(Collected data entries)
[src/rtl/multi_channel_comparator.sv]
// Multi-channel timestamp comparator: each channel fetches a target from its FIFO and
// fires a PULSE_LEN-cycle trigger once a shared wrapping count reaches it.
module multi_channel_comparator #(
  parameter int WIDTH        = 8,
  parameter int NUM_CH       = 2,
  parameter int READ_LATENCY = 1,
  parameter int PULSE_LEN    = 1
) (
  input  logic                    clk,
  input  logic                    rst_n,
  input  logic                    enable,
  input  logic [WIDTH-1:0]        count,
  input  logic [NUM_CH-1:0]       empty,
  input  logic [NUM_CH*WIDTH-1:0] data_in,
  output logic [NUM_CH-1:0]       req_data,
  output logic [NUM_CH-1:0]       trigger,
  output logic [NUM_CH-1:0]       late,
  output logic [NUM_CH-1:0]       busy
);

  localparam logic [2:0] IDLE      = 3'd0;
  localparam logic [2:0] REQ       = 3'd1;
  localparam logic [2:0] WAIT_DATA = 3'd2;
  localparam logic [2:0] ARM       = 3'd3;
  localparam logic [2:0] FIRE      = 3'd4;

  localparam int LAT_W = $clog2(READ_LATENCY + 1);
  localparam int PUL_W = $clog2(PULSE_LEN + 1);

  // Reset is released synchronously: channels stay parked until this flop sets.
  logic run_reg;

  always_ff @(posedge clk or negedge rst_n) begin
    if (!rst_n) begin
      run_reg <= 1'b0;
    end else begin
      run_reg <= 1'b1;
    end
  end

  genvar gi;
  generate
    for (gi = 0; gi < NUM_CH; gi++) begin : g_ch
      logic [2:0]       state_reg, state_next;
      logic [WIDTH-1:0] target_reg, target_next;
      logic [WIDTH-1:0] diff;
      logic [LAT_W-1:0] lat_reg, lat_next;
      logic [PUL_W-1:0] pulse_reg, pulse_next;
      logic             late_next;
      logic             req_reg, trig_reg, late_reg, busy_reg;

      // Signed-distance test: the lower half of the modular range counts as reached.
      assign diff = count - target_reg;

      always_comb begin
        state_next  = state_reg;
        target_next = target_reg;
        lat_next    = lat_reg;
        pulse_next  = pulse_reg;
        late_next   = 1'b0;
        case (state_reg)
          IDLE: begin
            if (enable && !empty[gi]) begin
              state_next = REQ;
            end
          end
          REQ: begin
            state_next = WAIT_DATA;
            lat_next   = '0;
          end
          WAIT_DATA: begin
            if (lat_reg == LAT_W'(READ_LATENCY - 1)) begin
              target_next = data_in[gi*WIDTH +: WIDTH];
              state_next  = ARM;
            end else begin
              lat_next = lat_reg + LAT_W'(1);
            end
          end
          ARM: begin
            if (!diff[WIDTH-1]) begin
              state_next = FIRE;
              late_next  = |diff;
              pulse_next = '0;
            end
          end
          FIRE: begin
            if (pulse_reg == PUL_W'(PULSE_LEN - 1)) begin
              state_next = IDLE;
            end else begin
              pulse_next = pulse_reg + PUL_W'(1);
            end
          end
          default: state_next = IDLE;
        endcase
      end

      always_ff @(posedge clk or negedge rst_n) begin
        if (!rst_n) begin
          state_reg  <= IDLE;
          target_reg <= '0;
          lat_reg    <= '0;
          pulse_reg  <= '0;
          req_reg    <= 1'b0;
          trig_reg   <= 1'b0;
          late_reg   <= 1'b0;
          busy_reg   <= 1'b0;
        end else if (!run_reg) begin
          state_reg  <= IDLE;
          target_reg <= '0;
          lat_reg    <= '0;
          pulse_reg  <= '0;
          req_reg    <= 1'b0;
          trig_reg   <= 1'b0;
          late_reg   <= 1'b0;
          busy_reg   <= 1'b0;
        end else begin
          state_reg  <= state_next;
          target_reg <= target_next;
          lat_reg    <= lat_next;
          pulse_reg  <= pulse_next;
          req_reg    <= (state_next == REQ);
          trig_reg   <= (state_next == FIRE);
          late_reg   <= late_next;
          busy_reg   <= (state_next != IDLE);
        end
      end

      assign req_data[gi] = req_reg;
      assign trigger[gi]  = trig_reg;
      assign late[gi]     = late_reg;
      assign busy[gi]     = busy_reg;
    end
  endgenerate

endmodule

[config.mk]
export PLATFORM = sky130hd
export DESIGN_NAME = multi_channel_comparator
export DESIGN_NICKNAME = d
export VERILOG_FILES = /design/src/rtl/multi_channel_comparator.sv
export SDC_FILE = /design/constraint.sdc
export NUM_CORES = 1
export LEC_CHECK = 0
export BUFFER_PORTS_ARGS = -buffer_cell sky130_fd_sc_hd__clkbuf_2
export CAP_MARGIN = 15
export CELL_PAD_IN_SITES_DETAIL_PLACEMENT = 0
export CELL_PAD_IN_SITES_GLOBAL_PLACEMENT = 1
export CORE_MARGIN = 2
export CORE_UTILIZATION = 37
export DETAILED_ROUTE_END_ITERATION = 10
export PLACE_DENSITY_LB_ADDON = 0.25
export SLEW_MARGIN = 20
export SYNTH_ARGS = -nofsm -noshare
export SYNTH_HDL_FRONTEND = slang
export SYNTH_SLANG_ARGS = --single-unit
[constraint.sdc]
create_clock -name clk -period 2.3 [get_ports clk]
set_clock_uncertainty 0.2 [all_clocks]
set_input_delay 0.345 -clock clk [delete_from_list [all_inputs] [get_ports clk]]
set_output_delay 0.345 -clock clk [all_outputs]
set_load 0.02 [all_outputs]
==> results of run 1 <==
[timing repair]
action,in CTS,in global routing
hold buffers,1,0
pin swaps,5,4
hold endpoints to repair,31,0
resized for setup,2,2
endpoints found under the setup margin,1,2
buffers inserted,1,0
[where the power goes]
part	internal [mW]	switching, mW	total, mW	leakage, nW
Clock	0.350	0.215	0.565	0.0612
Sequential	0.574	0.0210	0.595	0.423
Combinational	0.136	0.164	0.299	0.575
[through the flow]
step                      hold slack (ns)  setup WS, ns  power [mW]  std cells
after floorplan                   -0.1506      0.005842      0.8147        202
after global placement             0.2724       -0.1693      0.9038        298
after detailed placement           0.2692       -0.2100      0.9035        298
after CTS                          0.1107      -0.02847       1.481        308
after global routing               0.1344       -0.1032       1.546        308
final                              0.1193      -0.01021       1.460        308
[kinds of logic (layout without fill, tap and decap cells)]
group                      count (synthesis)  count (layout)  synth area share
other                                      1               1          0.001994
xor gates and xnor gates                   9               9           0.04191
and+or+nand+nor                           69              69            0.2009
DFF                                       31              31            0.4125
adders and majority gates                 16              16            0.1144
AOI/OAI and AO/OA                         40              40            0.1204
muxes                                      6               6           0.03194
buffers and inverters                     30              69           0.07585
[final cells by class]
class / instances / area [sq um]
tap: 67 / 83.83
multi-input combinational: 141 / 973.4
timing repair buffer: 44 / 242.7
fill: 508 / 2560
clock inverter: 2 / 35.03
clock buffer: 6 / 82.58
sequential: 31 / 775.7
inverter: 17 / 63.81
[cells in the mapped netlist (5+ instances only)]
library cell / count
sky130_fd_sc_hd__clkbuf_1: 5
sky130_fd_sc_hd__xnor2_1: 5
sky130_fd_sc_hd__buf_4: 8
sky130_fd_sc_hd__dfrtp_1: 31
sky130_fd_sc_hd__ha_1: 14
sky130_fd_sc_hd__nand2_1: 7
sky130_fd_sc_hd__mux2i_1: 6
sky130_fd_sc_hd__a21oi_1: 26
sky130_fd_sc_hd__inv_1: 17
sky130_fd_sc_hd__nor2b_1: 17
sky130_fd_sc_hd__nor2_1: 22
sky130_fd_sc_hd__nand2b_1: 6
[routing by layer]
layer  GRT usage  up-vias  share of wire
met2      0.2126       22           0.45
met3     0.03968        5          0.039
met4     0.05848        0          0.013
met5           0        -              0
met1      0.1951      615           0.50
li1            -      749              -
[critical path, cell delays in order, from the launching register on]
cell	delay, ns
sky130_fd_sc_hd__dfrtp_1	0.35
sky130_fd_sc_hd__ha_2	0.18
sky130_fd_sc_hd__inv_2	0.04
sky130_fd_sc_hd__fa_2	0.33
sky130_fd_sc_hd__a21o_1	0.17
sky130_fd_sc_hd__a21oi_2	0.15
sky130_fd_sc_hd__mux2i_1	0.08
sky130_fd_sc_hd__or4_1	0.52
sky130_fd_sc_hd__and3_1	0.18
[final timing paths]
kind / from / endpoint / slack (ns) / cells past startpoint
max: g_ch[0].target_reg[0]$_DFFE_PN0P_ / g_ch[0].late_reg$_DFF_PN0_ / -0.01 / 8
min in group asynchronous: rst_n / g_ch[1].target_reg[0]$_DFFE_PN0P_ / 0.46 / 2
min reg2reg: g_ch[0].state_reg[1]$_DFF_PN0_ / g_ch[0].req_reg$_DFF_PN0_ / 0.34 / 1
max reg2reg: g_ch[0].target_reg[0]$_DFFE_PN0P_ / g_ch[0].late_reg$_DFF_PN0_ / -0.01 / 8
min: data_in[5] / g_ch[0].target_reg[5]$_DFFE_PN0P_ / 0.12 / 3
max in group asynchronous: rst_n / g_ch[0].target_reg[1]$_DFFE_PN0P_ / 0.94 / 2
==> implementation parameters, run 1 <==
Parameter                              Value

Timing
  Normalized max-slew margin ... 0.4887
  Period utilisation layout ... 1.004
  Setup repair after global routing missed its margin ... yes
  Slew at the pin closest to its max-slew limit ... 0.7670 ns
  Number of pins with negative max-slew slack in the final report ... 0
  Final worst slack ... -0.01021 ns
  Final critical delay including setup and external delays ... 2.310 ns
  Final setup fails ... 1
  Setup Total Neg Slack ... -0.01021 ns
  Final-report hold violation count ... 0
  Maximum clock frequency ... 0.4329 GHz

Run
  Total of max-cap violations ... 0

Final layout
  Commonest non-fill, non-tap cell in the layout ... sky130_fd_sc_hd__clkbuf_2
  Share of layout cells above drive strength 1 ... 0.2448
  Utilization of the core after routing ... 0.4686
  Area growth, synth to finish ... 20.03%
  Number of flip-flops in the largest register ... 16
  Most frequent cells in the layout ... sky130_fd_sc_hd__clkbuf_2, sky130_fd_sc_hd__dfrtp_1, sky130_fd_sc_hd__a21oi_1
  Final net count ... 285
  Finished layout cell area ... 0.002257 sq mm
  Antenna diode instance count ... 0

Logic synthesis
  Main area contributors after synthesis ... sky130_fd_sc_hd__dfrtp_1, sky130_fd_sc_hd__ha_1, sky130_fd_sc_hd__a21oi_1
  Cell area after synthesis ... 0.001881 sq mm
  Portion of synthesized cell area occupied by the leading cell type ... 0.4125
  Number of synthesized register bits ... 31
  Ys Warns ... 0
  Post-synthesis cell type count ... 31
  Mean area per synthesized cell ... 9.310 sq um
  Fraction of registers with async set or reset after synthesis ... 1.000
  EDFF count, synth ... 0
  Post-synthesis cell count ... 202
  Number of nets produced by synthesis ... 247
  Most frequently used flop master after synthesis ... sky130_fd_sc_hd__dfrtp_1
  Part of the Yosys area used for sequential elements ... 0.4125
  Area leader, netlist ... sky130_fd_sc_hd__dfrtp_1

Global route
  Total global-route track usage ... 0.1423
  Global-route wire length before repair ... 5.961 mm
  Vias in the first global route ... 1357
  Remaining Overflow, GRT ... 0
  Largest net degree at the start of global routing ... 32
  Initial antenna violation count ... 0

Critical path
  Critical path arrival ... 2.28 ns
  Crit path kind ... reg -> reg
  Data required time at the worst endpoint ... 2.27 ns
  Biggest fanout along the worst timing path ... 2
  Critical Path Source Type ... flop
  Kind of end point of the critical path ... flop

CTS
  Clock transition at path regs ... 0.07 ns
  CTS tree ... yes
  Total CTS buffers ... 5
  Worst-Skew Late Latency ... 0.28 ns
  # H-tree levels ... 2
  Clock root buffer ... sky130_fd_sc_hd__clkbuf_8
  Maximum count of clock buffers along a single path ... 2
  Clock sink count ... 31

Placement
  PortBufs ... 36
  Cell area reported after detailed placement ... 0.002113 sq mm
  GP Congestion ... 0.7747
  Hpwl dp ... 2.780 mm

Detailed routing
  DRT Wirelength ... 3.560 mm
  DR iter-0 viols ... 57
  Initial DRT Pass Iterations ... 4
  Via-per-instance ratio ... 4.516
  DR DRC count ... 0
  Total via count after detailed routing ... 1391
  Wire per inst ... 11.56 um
  Detail Route Antenna Nets ... 0

Status
  Status ... finished with violations
  Violations in the final reports ... negative setup slack

Pwr
  Worst voltage drop across the vdd grid ... 0.3093 mV
  Leakage power summed over all cells ... 1.059 nW
  Areal power density over the cells ... 646.7 mW/mm^2

Die
  Number of standard-cell rows in the floorplan ... 25
  Die Span X ... 75.29 um
  Boundary pin count ... 37
  Die outline area ... 0.005669 sq mm
  Initial cell density of the core ... 0.3904
  Placeable Area ... 0.004817 sq mm
  Vertical extent of the die ... 75.29 um

Worst hold path
  Worst hold path type ... in -> reg
Power figures use the tool's default switching activity.
==> inputs of run 2 (changes only) <==
--- a/config.mk
+++ b/config.mk
@@ -9,10 +9,10 @@
 export CAP_MARGIN = 15
 export CELL_PAD_IN_SITES_DETAIL_PLACEMENT = 0
 export CELL_PAD_IN_SITES_GLOBAL_PLACEMENT = 1
-export CORE_MARGIN = 2
+export CORE_MARGIN = 4
 export CORE_UTILIZATION = 37
 export DETAILED_ROUTE_END_ITERATION = 10
-export PLACE_DENSITY_LB_ADDON = 0.25
+export PLACE_DENSITY_LB_ADDON = 0.2
 export SLEW_MARGIN = 20
 export SYNTH_ARGS = -nofsm -noshare
 export SYNTH_HDL_FRONTEND = slang
==> run 2 against run 1 <==
Compared with the run above: the run now ends clean; design area down 1.3%; register-to-register slack gained 0.06 ns; via count fell by 0.50%; sequential cell count is the same; wire length is 7.0% higher; worst hold slack about the same; sequential power about the same; critical path type unchanged; count of clock-buffer cells in the layout is the same; total power is 8.4% lower.
==> implementation parameters, run 2 (synthesis gave the netlist of run 1 again) <==
Parameter                              Value

CTS
  Clock root buffer ... sky130_fd_sc_hd__clkbuf_8
  # H-tree levels ... 2
  Worst-Skew Late Latency ... 0.28 ns
  Clock sink count ... 31
  Maximum count of clock buffers along a single path ... 2
  Total CTS buffers ... 5
  CTS tree ... yes
  Clock transition at path regs ... 0.07 ns
  Number of setup buffers added after CTS ... 0

Die
  Number of standard-cell rows in the floorplan ... 25
  Initial cell density of the core ... 0.3904
  Die outline area ... 0.006287 sq mm
  Placeable Area ... 0.004817 sq mm
  Vertical extent of the die ... 79.29 um
  Die Span X ... 79.29 um
  Boundary pin count ... 37

Timing
  Number of pins with negative max-slew slack in the final report ... 0
  Slew at the pin closest to its max-slew limit ... 0.7786 ns
  Final setup fails ... 0
  Period utilisation layout ... 0.9789
  Maximum clock frequency ... 0.4442 GHz
  Setup repair after global routing missed its margin ... yes
  Normalized max-slew margin ... 0.4809
  Final-report hold violation count ... 0
  Final critical delay including setup and external delays ... 2.251 ns

Final layout
  Number of flip-flops in the largest register ... 16
  Final net count ... 285
  Share of layout cells above drive strength 1 ... 0.2417
  Number of fill cells in the layout ... 511
  Antenna diode instance count ... 0
  Commonest non-fill, non-tap cell in the layout ... sky130_fd_sc_hd__clkbuf_2
  Area growth, synth to finish ... 18.43%
  Utilization of the core after routing ... 0.4623
  Most frequent cells in the layout ... sky130_fd_sc_hd__clkbuf_2, sky130_fd_sc_hd__dfrtp_1, sky130_fd_sc_hd__a21oi_1
  Finished layout cell area ... 0.002227 sq mm

Global route
  Remaining Overflow, GRT ... 0
  Total global-route track usage ... 0.1401
  Initial antenna violation count ... 0
  Vias in the first global route ... 1467
  Global-route wire length before repair ... 6.734 mm
  Largest net degree at the start of global routing ... 32

Detailed routing
  Total via count after detailed routing ... 1384
  DR DRC count ... 0
  Via-per-instance ratio ... 4.508
  DRT Wirelength ... 3.810 mm
  Wire per inst ... 12.41 um
  Detail Route Antenna Nets ... 0
  Initial DRT Pass Iterations ... 4
  DR iter-0 viols ... 13

Critical path
  Crit path kind ... reg -> reg
  Endpoint of the lowest-slack register-to-register path ... g_ch[0].late_reg$_DFF_PN0_
  Critical Path Source Type ... flop
  Data required time at the worst endpoint ... 2.27 ns
  Biggest fanout along the worst timing path ... 2
  Worst setup slack for register-to-register paths ... 0.05 ns
  Count of buffer and inverter cells on the critical path ... 1
  Delay contributed by the slowest stage of the critical path ... 0.39 ns
  R2r startpoint ... g_ch[0].target_reg[0]$_DFFE_PN0P_
  Crit path max-delay cell type ... sky130_fd_sc_hd__fa_2
  Crit path cell chain ... ha_2 > inv_2 > fa_2 > a21o_1 > a21oi_2 > mux2i_1 > or4_1 > and3_1
  Top delay family on crit path ... adder cells
  Number of cells traversed by the worst register-to-register path ... 8
  Critical path arrival ... 2.22 ns
  Kind of end point of the critical path ... flop

Worst hold path
  Worst Hold Depth ... 3
  HP Start ... data_in[2]
  Hold-critical path endpoint ... g_ch[0].target_reg[2]$_DFFE_PN0P_
  Worst hold path type ... in -> reg

Placement
  PortBufs ... 36
  GP Congestion ... 0.7892
  Cell area reported after detailed placement ... 0.002121 sq mm
  Hpwl dp ... 2.934 mm

Status
  Status ... finished, final reports clean

Run
  Total of max-cap violations ... 0

Pwr
  Leakage power summed over all cells ... 1.045 nW
  Worst voltage drop across the vdd grid ... 0.2441 mV
  Areal power density over the cells ... 600.5 mW/mm^2
-- run 2: changes by cell type in the layout (fill, tap and decap cells not counted) --
cell,change
sky130_fd_sc_hd__bufinv_16,-1
-- run 2: repair_timing --
item                                    4_1_cts  5_1_grt
gates resized for setup                       1        3
endpoints found under the setup margin        1        2
pin swaps                                     1        5
hold buffers                                  1        0
hold endpoints to repair                     31        0
-- run 2: final cells by class --
cell class / instances / area (sq um) / share of cell area
tap: 67 / 83.83 / 0.03764
inverter: 17 / 63.81 / 0.02865
clock inverter: 1 / 5.005 / 0.002247
multi-input combinational: 141 / 973.4 / 0.4371
clock buffer: 6 / 82.58 / 0.03708
timing repair buffer: 44 / 242.7 / 0.1090
sequential: 31 / 775.7 / 0.3483
-- run 2: worst max path at each step --
stage	startpoint	end	slack, ns	cells after the start
global route	g_ch[0].target_reg[0]$_DFFE_PN0P_	g_ch[0].late_reg$_DFF_PN0_	-0.07	8
floorplan	count[0]	g_ch[0].late_reg$_DFF_PN0_	0.006	9
finish	g_ch[0].target_reg[0]$_DFFE_PN0P_	g_ch[0].late_reg$_DFF_PN0_	0.05	8
detailed placement	count[0]	g_ch[0].late_reg$_DFF_PN0_	-0.17	10
CTS	g_ch[0].target_reg[0]$_DFFE_PN0P_	g_ch[0].late_reg$_DFF_PN0_	0.003	8
global placement	count[0]	g_ch[0].late_reg$_DFF_PN0_	-0.15	10
-- run 2: through the flow --
step | TNS (ns) | power, mW | std cells | hold WS [ns] | setup slack [ns]
5_1_grt | -0.07189 | 1.435 | 307 | 0.1267 | -0.07189
6_report | 0 | 1.337 | 307 | 0.1197 | 0.04863
3_3_place_gp | -0.2105 | 0.9085 | 299 | 0.2725 | -0.1530
4_1_cts | 0 | 1.357 | 307 | 0.1130 | 0.003023
2_1_floorplan | 0 | 0.8147 | 202 | -0.1506 | 0.005842
3_5_place_dp | -0.3056 | 0.9073 | 299 | 0.2790 | -0.1739
-- run 2: per-layer routing --
metal  wire length, um  up-vias  share of wire  GRT usage
met5                 0        -              0          0
met4                39        0          0.010    0.04639
li1                  -      741              -          -
met3               176        4          0.046    0.04308
met1              1762      617           0.46     0.1730
met2              1831       22           0.48     0.2323
-- run 2: tightest hold or removal path: stages --
cell and delay [ns]:
sky130_fd_sc_hd__clkbuf_2 0.08, sky130_fd_sc_hd__a21oi_1 0.05, sky130_fd_sc_hd__nor2b_1 0.09
-- run 2: power breakdown --
part	leakage [nW]	internal, mW	switching, mW	total, mW
Sequential	0.423	0.574	0.0205	0.595
Clock	0.0470	0.235	0.206	0.441
Combinational	0.576	0.136	0.166	0.302
==> inputs of run 3 (changes only) <==
--- a/config.mk
+++ b/config.mk
@@ -9,6 +9,7 @@
 export CAP_MARGIN = 15
 export CELL_PAD_IN_SITES_DETAIL_PLACEMENT = 0
 export CELL_PAD_IN_SITES_GLOBAL_PLACEMENT = 1
+export CORE_ASPECT_RATIO = 0.75
 export CORE_MARGIN = 4
 export CORE_UTILIZATION = 37
 export DETAILED_ROUTE_END_ITERATION = 10
==> run 3 against run 2 <==
Compared with the run above: sequential cell count unchanged; setup slack got worse by 0.029 ns; critical path depth unchanged; non-clock buffer count increased by 2; total power decreased by 0.61%; cell count decreased by 1.6%; critical path type unchanged; worst hold slack improved by 0.0044 ns; count of clock-buffer cells in the layout unchanged; via count increased by 1.5%; sequential share of layout area decreased by 0.097 points; maximum frequency decreased by 1.3%; register-to-register slack got worse by 0.03 ns.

- [What to work on]: Copy out each line of the data that includes the string "default".

- [Solved problem]:
          default: state_next = IDLE;
Power figures use the tool's default switching activity.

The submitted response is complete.